“Do good, feel good” isn’t just a catchphrase — it’s the truth. Recent research by Margaret Echelbarger, a behavioral scientist and assistant professor of marketing at Stony Brook University, highlighted the power of kindness in children.
Published in 2023, the study was conducted before the COVID-19 pandemic and shortly after Echelbarger earned her PhD in psychology at the University of Michigan. She worked alongside Nicholas Epley, a distinguished service professor of behavioral science at the University of Chicago. Together, they looked into prosociality in children, how they perceive simple acts of kindness and how their behavior impacts others.
Echelbarger and Epley’s research was published in the Journal of Experimental Psychology and featured in The Conversation. Echelbarger’s findings were also featured in Time for Kids on Sept. 26.

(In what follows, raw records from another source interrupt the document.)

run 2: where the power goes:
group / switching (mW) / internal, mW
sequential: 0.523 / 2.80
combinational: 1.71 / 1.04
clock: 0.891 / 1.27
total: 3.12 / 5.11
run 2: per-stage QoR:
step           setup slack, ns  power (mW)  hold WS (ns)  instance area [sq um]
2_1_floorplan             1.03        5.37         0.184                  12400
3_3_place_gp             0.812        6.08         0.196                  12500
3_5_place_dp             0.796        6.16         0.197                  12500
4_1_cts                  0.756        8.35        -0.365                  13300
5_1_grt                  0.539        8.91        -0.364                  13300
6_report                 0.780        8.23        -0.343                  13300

The experiment took place at the Griffin Museum of Science and Industry where children ranging from ages four to 17 were given two color-changing pencils. Similar to a previous experiment that explored prosociality in adults, the kids were given the option to keep both pencils for themselves or give one pencil to anyone they wanted.
In most cases, the child would gift their pencil to another participant if they chose to give one away. Afterward, one researcher asked the child gifting the pencil what they thought the recipient’s reaction would be. Coincidentally, another researcher found the recipient and asked them the same questions.

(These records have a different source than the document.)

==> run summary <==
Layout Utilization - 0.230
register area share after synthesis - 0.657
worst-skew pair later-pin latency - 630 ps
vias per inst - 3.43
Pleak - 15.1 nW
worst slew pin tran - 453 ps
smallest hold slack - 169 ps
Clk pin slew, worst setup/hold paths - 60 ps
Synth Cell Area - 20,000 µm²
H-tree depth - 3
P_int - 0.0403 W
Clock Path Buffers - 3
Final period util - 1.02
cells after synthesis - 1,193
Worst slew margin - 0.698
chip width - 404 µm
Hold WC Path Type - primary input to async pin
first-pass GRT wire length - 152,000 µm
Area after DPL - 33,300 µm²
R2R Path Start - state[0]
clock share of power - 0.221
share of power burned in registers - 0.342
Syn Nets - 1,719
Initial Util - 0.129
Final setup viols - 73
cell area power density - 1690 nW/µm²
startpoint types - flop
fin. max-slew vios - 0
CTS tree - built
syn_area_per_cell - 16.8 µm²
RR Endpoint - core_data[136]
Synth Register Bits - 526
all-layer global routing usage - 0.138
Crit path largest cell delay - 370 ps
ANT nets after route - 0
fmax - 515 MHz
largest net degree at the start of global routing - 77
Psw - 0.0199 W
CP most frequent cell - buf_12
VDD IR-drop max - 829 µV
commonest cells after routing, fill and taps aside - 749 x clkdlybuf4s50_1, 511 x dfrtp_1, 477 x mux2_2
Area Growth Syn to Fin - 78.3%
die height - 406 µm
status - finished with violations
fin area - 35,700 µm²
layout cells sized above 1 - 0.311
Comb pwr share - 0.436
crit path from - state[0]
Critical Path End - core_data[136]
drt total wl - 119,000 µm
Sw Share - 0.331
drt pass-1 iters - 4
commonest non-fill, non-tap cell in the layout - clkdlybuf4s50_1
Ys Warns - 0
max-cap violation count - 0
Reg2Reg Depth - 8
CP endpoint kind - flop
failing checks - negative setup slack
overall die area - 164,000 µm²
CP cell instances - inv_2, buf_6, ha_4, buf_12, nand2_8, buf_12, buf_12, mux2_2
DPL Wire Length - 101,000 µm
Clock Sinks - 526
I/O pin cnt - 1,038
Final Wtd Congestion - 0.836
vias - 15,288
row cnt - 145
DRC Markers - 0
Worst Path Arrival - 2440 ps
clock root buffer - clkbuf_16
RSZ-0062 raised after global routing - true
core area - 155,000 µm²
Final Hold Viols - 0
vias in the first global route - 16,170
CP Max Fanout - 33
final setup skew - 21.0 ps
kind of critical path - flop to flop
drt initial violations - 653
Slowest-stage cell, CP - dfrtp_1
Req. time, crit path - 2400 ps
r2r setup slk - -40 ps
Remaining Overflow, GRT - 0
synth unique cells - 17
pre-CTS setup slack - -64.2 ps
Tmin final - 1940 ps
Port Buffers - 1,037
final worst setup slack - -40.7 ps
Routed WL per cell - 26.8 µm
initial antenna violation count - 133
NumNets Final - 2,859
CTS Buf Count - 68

“Like adults, children themselves across this age range were also underestimating the positive impact that their random acts of kindness would have on other people,” Echelbarger said. “Not only as a group were they estimating how big of a deal their recipients would report their random act to be, they were also underestimating how positive their recipient would report feeling after receiving the random kindness.”
Initially, Echelbarger found the results of the study surprising. During a 30-minute interview, Echelbarger kept returning to the topic of kindness and prosocial behaviors that many children experience. Using the playground as an example, she pointed out how willing children are to play with other children they may not know or engage with strangers in public.

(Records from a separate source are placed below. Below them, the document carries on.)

<file path="config.mk">
export PLATFORM = sky130hd
export DESIGN_NAME = fetch_hazard_ctrl_flat
export DESIGN_NICKNAME = d
export VERILOG_FILES = /design/src/rtl/fetch_hazard_ctrl_if.sv /design/src/rtl/fetch_hazard_ctrl.sv /design/src/flat_wrapper.sv
export SDC_FILE = /design/constraint.sdc
export NUM_CORES = 1
export LEC_CHECK = 0
export BUFFER_PORTS_ARGS = -buffer_cell sky130_fd_sc_hd__buf_4
export CORE_AREA = 2 2 39 41
export CTS_CLUSTER_SIZE = 14
export DETAILED_ROUTE_END_ITERATION = 8
export DIE_AREA = 0 0 41 43
export PLACE_DENSITY_LB_ADDON = 0.12
export SLEW_MARGIN = 20
export SYNTH_ARGS = -nofsm -noshare
export SYNTH_HDL_FRONTEND = slang
export SYNTH_SLANG_ARGS = --single-unit
</file>
<file path="constraint.sdc">
create_clock -name clk -period 2.25 [get_ports clk]
set_input_delay 0.45 -clock clk [delete_from_list [all_inputs] [get_ports clk]]
set_output_delay 0.45 -clock clk [all_outputs]
set_load 0.02 [all_outputs]
</file>
<file path="src/rtl/fetch_hazard_ctrl_if.sv">
// ============================================================================
// Module      : fetch_hazard_ctrl_if
// Description : Hazard inputs and fetch-control outputs of the fetch hazard
//               controller. stall_cnt exists only when STALL_PERF_EN is defined.
// Revision    : 1.0 - initial release
// ============================================================================
`default_nettype none

interface fetch_hazard_ctrl_if;
  logic       ld_use_hz;
  logic       md_use_D;
  logic       md_start;
  logic       md_is_div;
  logic       jump_D;
  logic       jr_D;
  logic       br_taken_D;
  logic [1:0] NPCOp;
  logic       enPC;
  logic       enD;
  logic       clrE;
  logic       stall;
  logic       md_busy;
`ifdef STALL_PERF_EN
  logic [31:0] stall_cnt;
`endif

  // master: the controller; slave: the pipeline datapath it steers
  modport master (
`ifdef STALL_PERF_EN
    output stall_cnt,
`endif
    input  ld_use_hz, md_use_D, md_start, md_is_div, jump_D, jr_D, br_taken_D,
    output NPCOp, enPC, enD, clrE, stall, md_busy
  );

  modport slave (
`ifdef STALL_PERF_EN
    input  stall_cnt,
`endif
    output ld_use_hz, md_use_D, md_start, md_is_div, jump_D, jr_D, br_taken_D,
    input  NPCOp, enPC, enD, clrE, stall, md_busy
  );
endinterface

`default_nettype wire

</file>
<file path="src/rtl/fetch_hazard_ctrl.sv">
// ============================================================================
// Module      : fetch_hazard_ctrl
// Description : Fetch-stage sequencer for a 5-stage MIPS pipeline: load-use and
//               mult/div stalls, jump/branch/jr redirect, mult/div latency count.
//               Optional macro STALL_PERF_EN adds a saturating stall counter.
// Revision    : 1.0 - initial release
// ============================================================================
`default_nettype none

module fetch_hazard_ctrl #(
  parameter int MULT_CYCLES = 5,
  parameter int DIV_CYCLES  = 10
) (
  input  logic                 clk,
  input  logic                 reset,
  fetch_hazard_ctrl_if.master  bus
);

  typedef enum logic [0:0] {
    BOOT = 1'b0,
    RUN  = 1'b1
  } state_t;

  localparam logic [1:0] NPC_ADD4  = 2'b00;
  localparam logic [1:0] NPC_JUMP  = 2'b01;
  localparam logic [1:0] NPC_RD1   = 2'b10;
  localparam logic [1:0] NPC_RESET = 2'b11;

  localparam logic [3:0] MULT_LOAD = 4'(MULT_CYCLES);
  localparam logic [3:0] DIV_LOAD  = 4'(DIV_CYCLES);

  state_t     state_q, state_d;
  logic [3:0] md_cnt_q, md_cnt_d;
  logic       run;
  logic       busy;
  logic       stall_run;

  assign run       = (state_q == RUN);
  assign busy      = (md_cnt_q != 4'd0);
  // md_start bypass: the consumer stalls in the same cycle the op enters E
  assign stall_run = bus.ld_use_hz | (bus.md_use_D & (busy | bus.md_start));

  always_comb begin
    bus.NPCOp   = NPC_RESET;
    bus.enPC    = 1'b1;
    bus.enD     = 1'b0;
    bus.clrE    = 1'b1;
    bus.stall   = 1'b0;
    bus.md_busy = 1'b0;
    if (run) begin
      bus.stall   = stall_run;
      bus.md_busy = busy;
      if (stall_run) begin
        // redirect held off: D-stage operands are stale until the stall drops
        bus.NPCOp = NPC_ADD4;
        bus.enPC  = 1'b0;
        bus.enD   = 1'b0;
        bus.clrE  = 1'b1;
      end else begin
        bus.enPC = 1'b1;
        bus.enD  = 1'b1;
        bus.clrE = 1'b0;
        if (bus.jr_D) begin
          bus.NPCOp = NPC_RD1;
        end else if (bus.jump_D | bus.br_taken_D) begin
          bus.NPCOp = NPC_JUMP;
        end else begin
          bus.NPCOp = NPC_ADD4;
        end
      end
    end
  end

  always_comb begin
    state_d  = RUN;
    md_cnt_d = 4'd0;
    if (run) begin
      if (busy) begin
        md_cnt_d = md_cnt_q - 4'd1;
      end else if (bus.md_start) begin
        md_cnt_d = bus.md_is_div ? DIV_LOAD : MULT_LOAD;
      end
    end
  end

  always_ff @(posedge clk) begin
    if (reset) begin
      state_q  <= BOOT;
      md_cnt_q <= 4'd0;
    end else begin
      state_q  <= state_d;
      md_cnt_q <= md_cnt_d;
    end
  end

`ifdef STALL_PERF_EN
  logic [31:0] stall_cnt_q, stall_cnt_d;

  always_comb begin
    stall_cnt_d = stall_cnt_q;
    if (run && stall_run && (stall_cnt_q != 32'hFFFF_FFFF)) begin
      stall_cnt_d = stall_cnt_q + 32'd1;
    end
  end

  always_ff @(posedge clk) begin
    if (reset) begin
      stall_cnt_q <= 32'd0;
    end else begin
      stall_cnt_q <= stall_cnt_d;
    end
  end

  assign bus.stall_cnt = stall_cnt_q;
`endif

endmodule

`default_nettype wire

</file>
<file path="src/flat_wrapper.sv">
// flat-port wrapper written by rule: the top's interface ports become plain ports
module fetch_hazard_ctrl_flat 
#(
  parameter int MULT_CYCLES = 5,
  parameter int DIV_CYCLES  = 10
)
  (clk, reset, bus_ld_use_hz, bus_md_use_D, bus_md_start, bus_md_is_div, bus_jump_D, bus_jr_D, bus_br_taken_D, bus_NPCOp, bus_enPC, bus_enD, bus_clrE, bus_stall, bus_md_busy);
  fetch_hazard_ctrl_if bus_i ();
  input  logic clk;
  input  logic reset;
  input wire logic [$bits(bus_i.ld_use_hz)-1:0] bus_ld_use_hz;
  input wire logic [$bits(bus_i.md_use_D)-1:0] bus_md_use_D;
  input wire logic [$bits(bus_i.md_start)-1:0] bus_md_start;
  input wire logic [$bits(bus_i.md_is_div)-1:0] bus_md_is_div;
  input wire logic [$bits(bus_i.jump_D)-1:0] bus_jump_D;
  input wire logic [$bits(bus_i.jr_D)-1:0] bus_jr_D;
  input wire logic [$bits(bus_i.br_taken_D)-1:0] bus_br_taken_D;
  output wire logic [$bits(bus_i.NPCOp)-1:0] bus_NPCOp;
  output wire logic [$bits(bus_i.enPC)-1:0] bus_enPC;
  output wire logic [$bits(bus_i.enD)-1:0] bus_enD;
  output wire logic [$bits(bus_i.clrE)-1:0] bus_clrE;
  output wire logic [$bits(bus_i.stall)-1:0] bus_stall;
  output wire logic [$bits(bus_i.md_busy)-1:0] bus_md_busy;
  assign bus_i.ld_use_hz = bus_ld_use_hz;
  assign bus_i.md_use_D = bus_md_use_D;
  assign bus_i.md_start = bus_md_start;
  assign bus_i.md_is_div = bus_md_is_div;
  assign bus_i.jump_D = bus_jump_D;
  assign bus_i.jr_D = bus_jr_D;
  assign bus_i.br_taken_D = bus_br_taken_D;
  assign bus_NPCOp = bus_i.NPCOp;
  assign bus_enPC = bus_i.enPC;
  assign bus_enD = bus_i.enD;
  assign bus_clrE = bus_i.clrE;
  assign bus_stall = bus_i.stall;
  assign bus_md_busy = bus_i.md_busy;
  fetch_hazard_ctrl #(.MULT_CYCLES(MULT_CYCLES), .DIV_CYCLES(DIV_CYCLES)) u_core (.clk(clk), .reset(reset), .bus(bus_i));
endmodule
</file>
==> flow_metrics.py <==
metrics = {
    "worst_setup_path": {
        "startpoint_type": "flip-flop",
        "r2r-start": "u_core.md_cnt_q[1]$_SDFF_PP0_",
        "critPathMaxFanout": 2,
        "startpoint": "u_core.md_cnt_q[1]$_SDFF_PP0_",
        "end_kind": "output pin",
        "worst-setup-path-type": "reg -> out",
        "crit_required_ps": 1800,
        "slowest_delay_ps": 460,
        "critPathSlowestCell": "or4b_4",
        "path_cells": "inv_2 > ha_4 > or4b_4 > and2_4 > o41ai_2 > buf_4",
        "worstPathArrival_ps": 1820,
    },
    "timing": {
        "fin_crit_ps": 2270,
        "tightest_slew_ps": 285,
        "max_freq_mhz": 441,
        "drv_slew": 0,
        "hold_viol": 0,
        "fin_crit_sh_pct": 101,
        "finClkSkew_ps": 1.53,
        "worst_hold_slack_ps": 371,
        "slew_headroom_pct": 80.9,
        "rsz0062_at_grt": "true",
        "fin_ws_ps": -17.3,
        "finalSetupViolCount": 1,
    },
    "clocking": {
        "clkTransAtPathRegs_ps": 40,
        "clock_sinks": 5,
        "ctsRootBufferMaster": "clkbuf_4",
        "clock_path_buffers": 2,
        "ctsHoldBuffers": 0,
        "htreeDepth": 1,
        "cts_buffers": 3,
        "insertion_delay_ps": 240,
        "cts_tree": "done",
    },
    "global_route": {
        "grt_first_pass_wirelength_mm": 1.33,
        "grt_use_total_pct": 11.5,
        "grt_antenna_before_repair": 0,
        "grt_pass1_vias": 315,
        "grt_max_degree": 9,
        "grt_overflow": 0,
    },
    "power": {
        "p_leak_nw": 0.222,
        "p_seq_share_pct": 32.9,
        "power_per_cell_area_nw_per_um2": 613,
        "netSwitchingFraction_pct": 28.6,
        "p_int_uw": 224,
        "ir_worst_vdd_v": 0.000259,
        "combPwrFrac_pct": 35.5,
        "power.switching_uw": 89.7,
        "clockPowerShare_pct": 31.7,
    },
    "run_status": {
        "failed_checks": "setup timing",
        "status": "finished with violations",
    },
    "floorplan": {
        "die_h_um": 43,
        "die_area_um2": 1760,
        "rows": 14,
        "num_io_pins": 16,
        "start_util_pct": 21.8,
        "die_w_um": 41,
        "fp.coreArea_um2": 1380,
    },
    "synthesis": {
        "synth-seq-area-share_pct": 33.2,
        "async_flop_share_pct": 0,
        "synth-seq-cells": 5,
        "synth_warnings": 0,
        "yosys.cell_types.count": 19,
        "synthesis.instances": 35,
        "syn-cell-area_um2": 302,
        "synth-main-ff-cell": "dfxtp_1",
        "syn-num-nets": 45,
        "avgSynthCellArea_um2": 8.62,
        "synth-edff-count": 0,
    },
    "placement": {
        "placed_cells": 67,
        "hpwl_um": 579,
        "gp_congestion": 0.805,
        "portBuffers": 15,
        "placed_cell_area_um2": 442,
    },
    "route": {
        "wire_per_inst_um": 10.4,
        "drc": 0,
        "vias": 335,
        "drt-pass1-iter-count": 2,
        "ant_nets": 0,
        "drtIter0Drc": 7,
        "routed_wl_um": 772,
        "via_per_inst": 4.53,
    },
    "layout": {
        "layout-drive-gt1-share_pct": 56.9,
        "layout_commonest_cell": "buf_4",
        "diodes": 0,
        "final_cells": 74,
        "area_growth_pct": 69.7,
        "nNetsFinal": 69,
        "final_cell_mix": "buf_4, nor2b_1, a211oi_1, clkbuf_4, dfxtp_1",
        "final_area_um2": 512,
    },
    "min_path": {
        "hold_path_class": "in -> reg",
        "min_from": "reset",
    },
    "job": {
        "cap_violations": 0,
    },
}
## synthesized netlist by cell type, types with 2 or more instances
master | instances | area share (%)
nor2_1 | 2 | 2.5
nand2_1 | 2 | 2.5
and2_1 | 2 | 4.1
inv_1 | 3 | 3.7
o21ai_0 | 2 | 3.3
dfxtp_1 | 5 | 33
a211oi_1 | 3 | 7.5
nor2b_1 | 3 | 6.2
a21oi_1 | 3 | 5.0
## power by group through the flow
stage	Sequential, mW	Clock (mW)	Combinational [mW]
6_report	0.103	0.0994	0.111
3_5_place_dp	0.104	0	0.0959
2_1_floorplan	0.102	0	0.0583
5_1_grt	0.104	0.108	0.121
4_1_cts	0.102	0.106	0.108
3_3_place_gp	0.104	0	0.0986
## sequential cells by signal, summed over array words and instances (netlist names)
name / cells
u_core.md_cnt_q: 4
u_core.run: 1
## path summary, 6_finish.rpt
path / slack (ps) / depth (start not counted) / end
max reg2reg: 800 / 7 / u_core.md_cnt_q[3]$_SDFF_PP0_
max: -20 / 6 / bus_NPCOp[0]
min: 370 / 2 / u_core.run$_DFF_P_
min reg2reg: 550 / 1 / u_core.md_cnt_q[3]$_SDFF_PP0_
## layer usage
layer,part of all wire [%],routed length [µm],up-vias,global-route usage [%]
met2,55,423,3,16.3
met1,43,332,159,13.3
met3,2.1,16,0,3.14
li1,-,-,173,-
met4,0,0,0,10.0
met5,0,0,-,0
## critical path: cells and delay by family, from the launching register on
family,cells,cell delay [ps]
and+or+nand+nor,2,620
DFF,1,320
AOI/OAI and AO/OA,1,260
buffers and inverters,2,250
adders and majority gates,1,120
## stage by stage
step | power [mW] | worst slack, ps | TNS, ps | utilization, %
final | 0.314 | -17.3 | -17.3 | 37.0
after detailed placement | 0.200 | 112 | 0 | 31.9
after global placement | 0.202 | 117 | 0 | 31.9
after CTS | 0.316 | -61.0 | -89.8 | 36.5
after floorplan | 0.160 | 106 | 0 | -
after global routing | 0.333 | -69.5 | -69.5 | 37.0
## final cells by class
cell class	count	area, µm²
inverters	3	11.3
clock buffers	4	26.3
multi-input cells	27	209
repair buffers	19	143
well taps	16	20.0
flip-flops and latches	5	103
fillers	145	872
## logic make-up (layout without fill, tap and decap cells)
group | after synthesis | after routing | synth area share [%]
DFF | 5 | 5 | 33.2
AOI/OAI and AO/OA | 11 | 11 | 27.4
adders and majority gates | 1 | 1 | 4.15
buffers and inverters | 3 | 26 | 3.73
and+or+nand+nor | 15 | 15 | 31.5
## what timing repair did
item                       in CTS  in global routing
pin swaps                       3                  1
buffers inserted                3                  0
resized for setup               6                  2
setup endpoints to repair       5                  6
hold endpoints to repair        0                  0
(Power assumes the default switching activity.)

“I thought, ‘You know what? Maybe children just understand or appreciate that when we do good, it has perhaps a larger impact, or a more positive impact on others than we as adults may think,’” she said. “And I thought maybe better calibrated, that they might have a better sense of just how their kindness is going to be received.”
However, Echelbarger pointed out that compared to the findings of her previous studies, the results of this experiment were similar. Despite the differing experiences between children and adults, the two groups behaved similarly.
Echelbarger’s observations posed a challenge in her studies, but it is a challenge she’s willing to take on. Her background in developmental psychology helps her research as she tries to understand what behaviors change as we age and which ones remain the same. She pointed out how often adults overestimate the awkwardness of a situation, causing them to act with caution when around other people.
“[We’re] so worried about … how we’re going to look when, in fact, the people who are recipients of our prosociality tend to focus on the warmth of our acts,” Echelbarger said. “And so what strikes me as funny is that we are both givers of kindness and recipients of kindness, and how quickly we can forget how wonderful it is to be recipients of kindness.”
Echelbarger said she applied some of the study’s results to her own life. Whether in her personal life or her workplace, she reminds herself of the joy she can spread to others through small acts of kindness.
“It’s just making sure I’m putting myself out there and communicating to my friends and colleagues that, ‘I’m here and I support you, you can rely on me,’” she said.
Echelbarger is turning her focus to a new project with a community partner in the Bronx, N.Y. With the help of Stony Brook students, she will study how caregivers and children facilitate parent-child conversations about money.
“I’ve just been the recipient of such kindness, where now, as a result of the work that I’ve done, and certainly the work of the people around me and beyond, my question is, ‘how can I help people through my research?’” Echelbarger said. “Maybe, like I said, [be] that kinder person they want to be. And so, you know, maybe I’ll have the answer for that someday.”